Elephants, lions and crocodiles can be seen in more animated form in the northern wildlife parks, notably Pendjari, one of the best in West Africa. Then there are the stilt villages, home to thousands in the southern lagoons. Not only is Benin a richly historical and cultural country, this politically stable nation is one of the easiest parts of West Africa to travel in. So here are some fun facts of Benin:
- Benin is the birthplace of Voodoo: Benin is the only country that recognizes Voodoo as a religion, almost 2/3 of the population worships Voodoo Gods
- Languages spoken in Benin: French, Fon, Haussa, Yoruba, Dendi, Bariba and Ge
- Benin, formerly known as Dahomey, was one of the first countries in the 1990s to successfully effect the change from dictatorship to a pluralistic political system. Today, it is one of the most stable countries in Africa.

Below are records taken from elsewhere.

--- config.mk ---
export PLATFORM = sky130hd
export DESIGN_NAME = seq_stream_ctrl
export DESIGN_NICKNAME = d
export VERILOG_FILES = /design/src/rtl/seq_stream_ctrl.sv
export SDC_FILE = /design/constraint.sdc
export NUM_CORES = 1
export LEC_CHECK = 0
export ABC_AREA = 1
export BUFFER_PORTS_ARGS = -buffer_cell sky130_fd_sc_hd__clkbuf_2
export CORE_ASPECT_RATIO = 1.75
export CORE_MARGIN = 4
export CORE_UTILIZATION = 52
export DETAILED_ROUTE_END_ITERATION = 10
export HOLD_SLACK_MARGIN = 0.06
export PLACE_DENSITY = 0.76
export SLEW_MARGIN = 25
export SYNTH_ARGS = -nofsm -noshare
export SYNTH_HDL_FRONTEND = slang
export SYNTH_SLANG_ARGS = --single-unit
--- constraint.sdc ---
create_clock -name Clk -period 1.9 [get_ports Clk]
set_clock_uncertainty 0.15 [all_clocks]
set_input_delay 0.285 -clock Clk [delete_from_list [all_inputs] [get_ports Clk]]
set_output_delay 0.285 -clock Clk [all_outputs]
set_load 0.005 [all_outputs]
--- src/rtl/seq_stream_ctrl.sv ---
// Arbitrates two requesters and serializes the granted word MSB-first into the
// four-in-a-row detector, then reports the z count. Define SEQ_CTRL_FIXED_PRI_EN for fixed priority.
module seq_stream_ctrl #(
  parameter int WIDTH = 8,
  parameter int CNT_W = 4
) (
  input  logic             Clk,
  input  logic             Reset,
  input  logic [1:0]       req,
  input  logic [WIDTH-1:0] data0,
  input  logic [WIDTH-1:0] data1,
  output logic [1:0]       gnt,
  output logic             det_w,
  output logic             det_clr,
  input  logic             det_z,
  output logic             done,
  output logic             done_id,
  output logic [CNT_W-1:0] match_cnt
);

  localparam int IDX_W = (WIDTH > 1) ? $clog2(WIDTH) : 1;

  typedef enum logic [2:0] {IDLE, CLEAR, SHIFT, DRAIN, REPORT} state_t;

  state_t           state;
  logic [WIDTH-1:0] sreg;
  logic [IDX_W-1:0] idx;
  logic [CNT_W-1:0] cnt;
  logic [CNT_W-1:0] cnt_inc;
  logic             sel;
  logic             pick;

`ifdef SEQ_CTRL_FIXED_PRI_EN
  always_comb begin
    pick = ~req[0];
  end
`else
  logic ptr;

  always_comb begin
    pick = (req == 2'b11) ? ptr : req[1];
  end
`endif

  // Saturating count of the current det_z sample.
  always_comb begin
    cnt_inc = cnt;
    if (det_z && (cnt != '1)) begin
      cnt_inc = cnt + 1'b1;
    end
  end

  always_ff @(posedge Clk or posedge Reset) begin
    if (Reset) begin
      state     <= IDLE;
      sreg      <= '0;
      idx       <= '0;
      cnt       <= '0;
      sel       <= 1'b0;
      gnt       <= '0;
      det_w     <= 1'b0;
      det_clr   <= 1'b0;
      done      <= 1'b0;
      done_id   <= 1'b0;
      match_cnt <= '0;
`ifndef SEQ_CTRL_FIXED_PRI_EN
      ptr       <= 1'b0;
`endif
    end else begin
      gnt     <= '0;
      det_w   <= 1'b0;
      det_clr <= 1'b0;
      done    <= 1'b0;
      case (state)
        IDLE: begin
          if (|req) begin
            sreg    <= pick ? data1 : data0;
            sel     <= pick;
            gnt     <= pick ? 2'b10 : 2'b01;
            det_clr <= 1'b1;
            state   <= CLEAR;
`ifndef SEQ_CTRL_FIXED_PRI_EN
            ptr     <= ~pick;
`endif
          end
        end
        CLEAR: begin
          // Outputs are registered, so the first serial bit is staged here.
          cnt   <= '0;
          idx   <= '0;
          det_w <= sreg[WIDTH-1];
          sreg  <= {sreg[WIDTH-2:0], 1'b0};
          state <= SHIFT;
        end
        SHIFT: begin
          if (idx != '0) begin
            cnt <= cnt_inc;
          end
          if (idx == IDX_W'(WIDTH - 1)) begin
            state <= DRAIN;
          end else begin
            det_w <= sreg[WIDTH-1];
            sreg  <= {sreg[WIDTH-2:0], 1'b0};
            idx   <= idx + 1'b1;
          end
        end
        DRAIN: begin
          // Last z sample folds straight into the reported count.
          done      <= 1'b1;
          done_id   <= sel;
          match_cnt <= cnt_inc;
          state     <= REPORT;
        end
        REPORT: begin
          state <= IDLE;
        end
        default: begin
          state <= IDLE;
        end
      endcase
    end
  end

endmodule

======== Word level (Yosys, flattened, before mapping) ========
Index checks and enable logic that the tools add are counted.
Widths: inputs -> output; s select.
word-level totals
  bits in registers ....................... 30
  bits of input ports ..................... 21
  output and inout bits ................... 10
  word-level logic and storage cells ...... 57
operators by class
  $add $sub $neg .......................... 2
  eq/ne operators ......................... 10
  multiplexer cells ....................... 21
  bitwise logic cells ..................... 1
  reduce and logical (&&, ||, !) cells .... 11
operator list
  cell                 number
  $mux 8               3
  $pmux 8 s3           1
  $pmux 3 s4           1
  $mux 3               3
  $mux 4               2
  $ne 2x2->1 const B   4
  $pmux 4 s2           1
  $reduce_and 2->1     4
  $eq 3x2->1 const B   2
  $mux 2               3
  $pmux 3 s2           1
  $reduce_bool 3->1    2
  $mux 1               5
  $add 4x1->4 const B  1
  $ne 4x4->1 const B   1
  $add 3x1->3 const B  1
  $eq 3x1->1 const B   1
  $eq 3x3->1 const B   1
  $logic_not 3->1      1
  $reduce_and 3->1     1
  $eq 2x2->1 const B   1
  $pmux 1 s2           1
  $reduce_bool 2->1    1
  $reduce_or 2->1      1
  2 further kinds      2

======== Logic depth before layout (Yosys ltp) ========
Gate-level depths: netlist (run 1).
  depth in word-level cells ............... 5
  mapped depth ............................ 10

======== Worst setup path before layout (run 1) ========
No wires, ideal clock.
  kind .................................... register to register
  start ................................... reg idx[0]
  end ..................................... reg idx[0]
  setup time .............................. 0.127 ns
  arrival ................................. 1.149 ns
  setup slack ............................. 0.474 ns
  stages on the path, launching flop included .. 9
  buffers on the path ..................... 0
  path through ............................ dfrtp_1 ha_1 ha_1 inv_1 nand2_1 nand2_1 inv_1 nand2_1 o21ai_0
on the way
  longest elaborated chain between the ends .. 3
  elaborated cells on any way between the ends .. 6
  those cells by class .................... add/sub: 1; eq/ne: 2; mux: 2; reduce/logical: 1
ends and longest elaborated chain
  element                                                line     text
  from (decl)                                            27       logic [IDX_W-1:0] idx;
  from (signal assigned)                                 104      idx <= idx + 1'b1;
  $add 3x1->3 / $eq 3x3->1 (equally long branches)       104, 99
  $mux 3 / $ne 2x2->1 (equally long branches)            -
  $pmux 3 s2 / $reduce_and 2->1 (equally long branches)  -
Several ways; a longest one is shown, not always the timed one. The select of a mux whose other input is x is not followed.
A chain may end at the register's enable or synchronous reset.

======== Worst setup path after layout (run 1) ========
Ends and elaborated chain as after synthesis.

==> flow_summary.json, run 1 <==
{
  "hold_path.class": "input pin to flip-flop",
  "cts_repair_resize_count": 0,
  "detail_route.wl_per_cell_microns": 12.0,
  "area.growth.synth_to_final_pct": 21.7,
  "postSynthAreaPerCell_sq_um": 7.89,
  "holdBufCountCts": 1,
  "cpPeakStageDelay_ns": 0.40,
  "nets": 256,
  "cts_made_buffers": 5,
  "critPathMaxFanout": 4,
  "worstSkewPairLatency_ns": 0.28,
  "syn_nets": 219,
  "post-route-cell-area_sq_um": 1860,
  "fmax_ghz": 0.629,
  "grt_max_degree": 31,
  "regToRegStartpoint": "idx[0]",
  "outcome": "finished clean",
  "drcViolationCount": 0,
  "r2r_end": "idx[0]",
  "cts_tree": "done",
  "synth.distinct_cells": 21,
  "crit_type": "flip-flop to flip-flop",
  "drv_slew": 0,
  "crit_path_end_kind": "flip-flop",
  "cts.sinks": 30,
  "arrival_ns": 1.59,
  "hold_path_end": "state[0]",
  "rr_worst_depth": 8,
  "setup_violations": 0,
  "synth_warnings": 0,
  "postPlaceCellArea_sq_um": 1710,
  "rsz0062_at_grt": "no",
  "fp.dieArea_sq_um": 3910,
  "hold_start": "req[0]",
  "hold_slack_ns": 0.214,
  "synth_top_cells_by_area": "dfrtp_1 49%, nand2_1 21%, inv_1 4.2%, nand3_1 3.9%, o21ai_0 3.6%",
  "grt_antenna_before_repair": 0,
  "hold_depth": 3,
  "num_rows": 25,
  "die_w_microns": 49.0,
  "port_buffers": 30,
  "period_minus_slack_ns": 1.59,
  "drt-total-wl_microns": 3110,
  "cap_viol_max_count": 0,
  "path_clk_slew_ns": 0.07,
  "yosysTopAreaCell": "dfrtp_1",
  "relSlewSlack_pct": 74.5,
  "cp_slowest_cell": "dfrtp_1",
  "drtAntennaViolNets": 0,
  "avgViaCountPerCell": 5.06,
  "initial_core_util_pct": 55.6,
  "drtIter0Drc": 32,
  "cts_htree_levels": 2,
  "startpoint_type": "flip-flop",
  "grt_pass1_wl_microns": 5680,
  "finalPower_mw": 3.10,
  "synth_top_area_share_pct": 49.0,
  "synth_cells": 194,
  "peakVddDrop_v": 0.000966,
  "io_pins": 31,
  "grt_pass1_vias": 1342,
  "cts_buffer_depth": 2,
  "ys_ff_latch": 30,
  "drt-pass1-iter-count": 4,
  "cp_cell_sequence": "ha_1 -> ha_1 -> inv_1 -> nand2_1 -> nand2_1 -> inv_1 -> nand2_1 -> o21ai_0",
  "drive_above_1_share_pct": 23.7,
  "netlist_area_sq_um": 1530,
  "final_common_cell": "nand2_1",
  "worst_slew_pin_slew_ns": 0.382,
  "yosysSeqAreaShare_pct": 49.0,
  "post-cts-setup-buffers": 0,
  "power_density_nw_per_um2": 1660,
  "place_ws_ns": 0.321,
  "hold_viol": 0,
  "die_h_microns": 79.8,
  "grt.total_usage_pct": 18.6,
  "gp_congestion": 0.741,
  "clk_root_buffer_cell": "clkbuf_8",
  "diodes": 0,
  "finalCritPeriodShare_pct": 83.7,
  "crit_top_cell": "nand2_1",
  "via_count": 1310,
  "tns_ns": 0,
  "power.leakage_nw": 1.08,
  "dp_hpwl_microns": 2340,
  "mostFrequentLayoutCells": "86 x nand2_1, 30 x dfrtp_1, 30 x clkbuf_2",
  "overflow": 0,
  "worstSetupStartpoint": "idx[0]",
  "layout_setup_ws_ns": 0.309,
  "core_sq_um": 2750,
  "reg2reg_slack_ns": 0.31,
  "required_ns": 1.90
}
[where the power goes]
part / internal (mW) / leakage (nW) / total [mW] / switching (mW)
Clock: 0.559 / 0.0714 / 0.793 / 0.234
Sequential: 0.917 / 0.387 / 1.10 / 0.180
Combinational: 0.437 / 0.620 / 1.21 / 0.769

So here we go, the recipe! I really liked this one although I had my doubts when I started but it turned out really really well!
Ingredients: 1.5kg lamb shoulder cubed ,6 tbsp peanut butter, 900ml water, 60ml groundnut oil, 2 onions, chopped 2 garlic cloves, 2 sprigs thyme, 1 tbsp powdered shrimp, 8 small carrots, cut into chunks 3 sweet potatoes, peeled and cubed 1 small cabbage, shredded, salt and black pepper to taste, splash of soy sauce to taste
Add the water to a large pan and bring to a boil. Mix-in the peanut butter and allow to simmer for 20 minutes. Cool and remove any fat from the surface. Meanwhile fry the lamb in the groundnut oil until browned then add the onions and cook until golden brown. Add the garlic, thyme and powdered shrimp and season with salt. Stir to mix then add the carrots and cabbage. Fry for a minute then add the peanut butter and water mix. Bring to a boil reduce to a simmer and cook for 20 minutes before adding the sweet potato. Add the soy sauce and do not forget to season well, don’t be shy with the black pepper, you don’t want it to be blend! Cook for a further 40 minutes, until the vegetables are tender then serve with rice.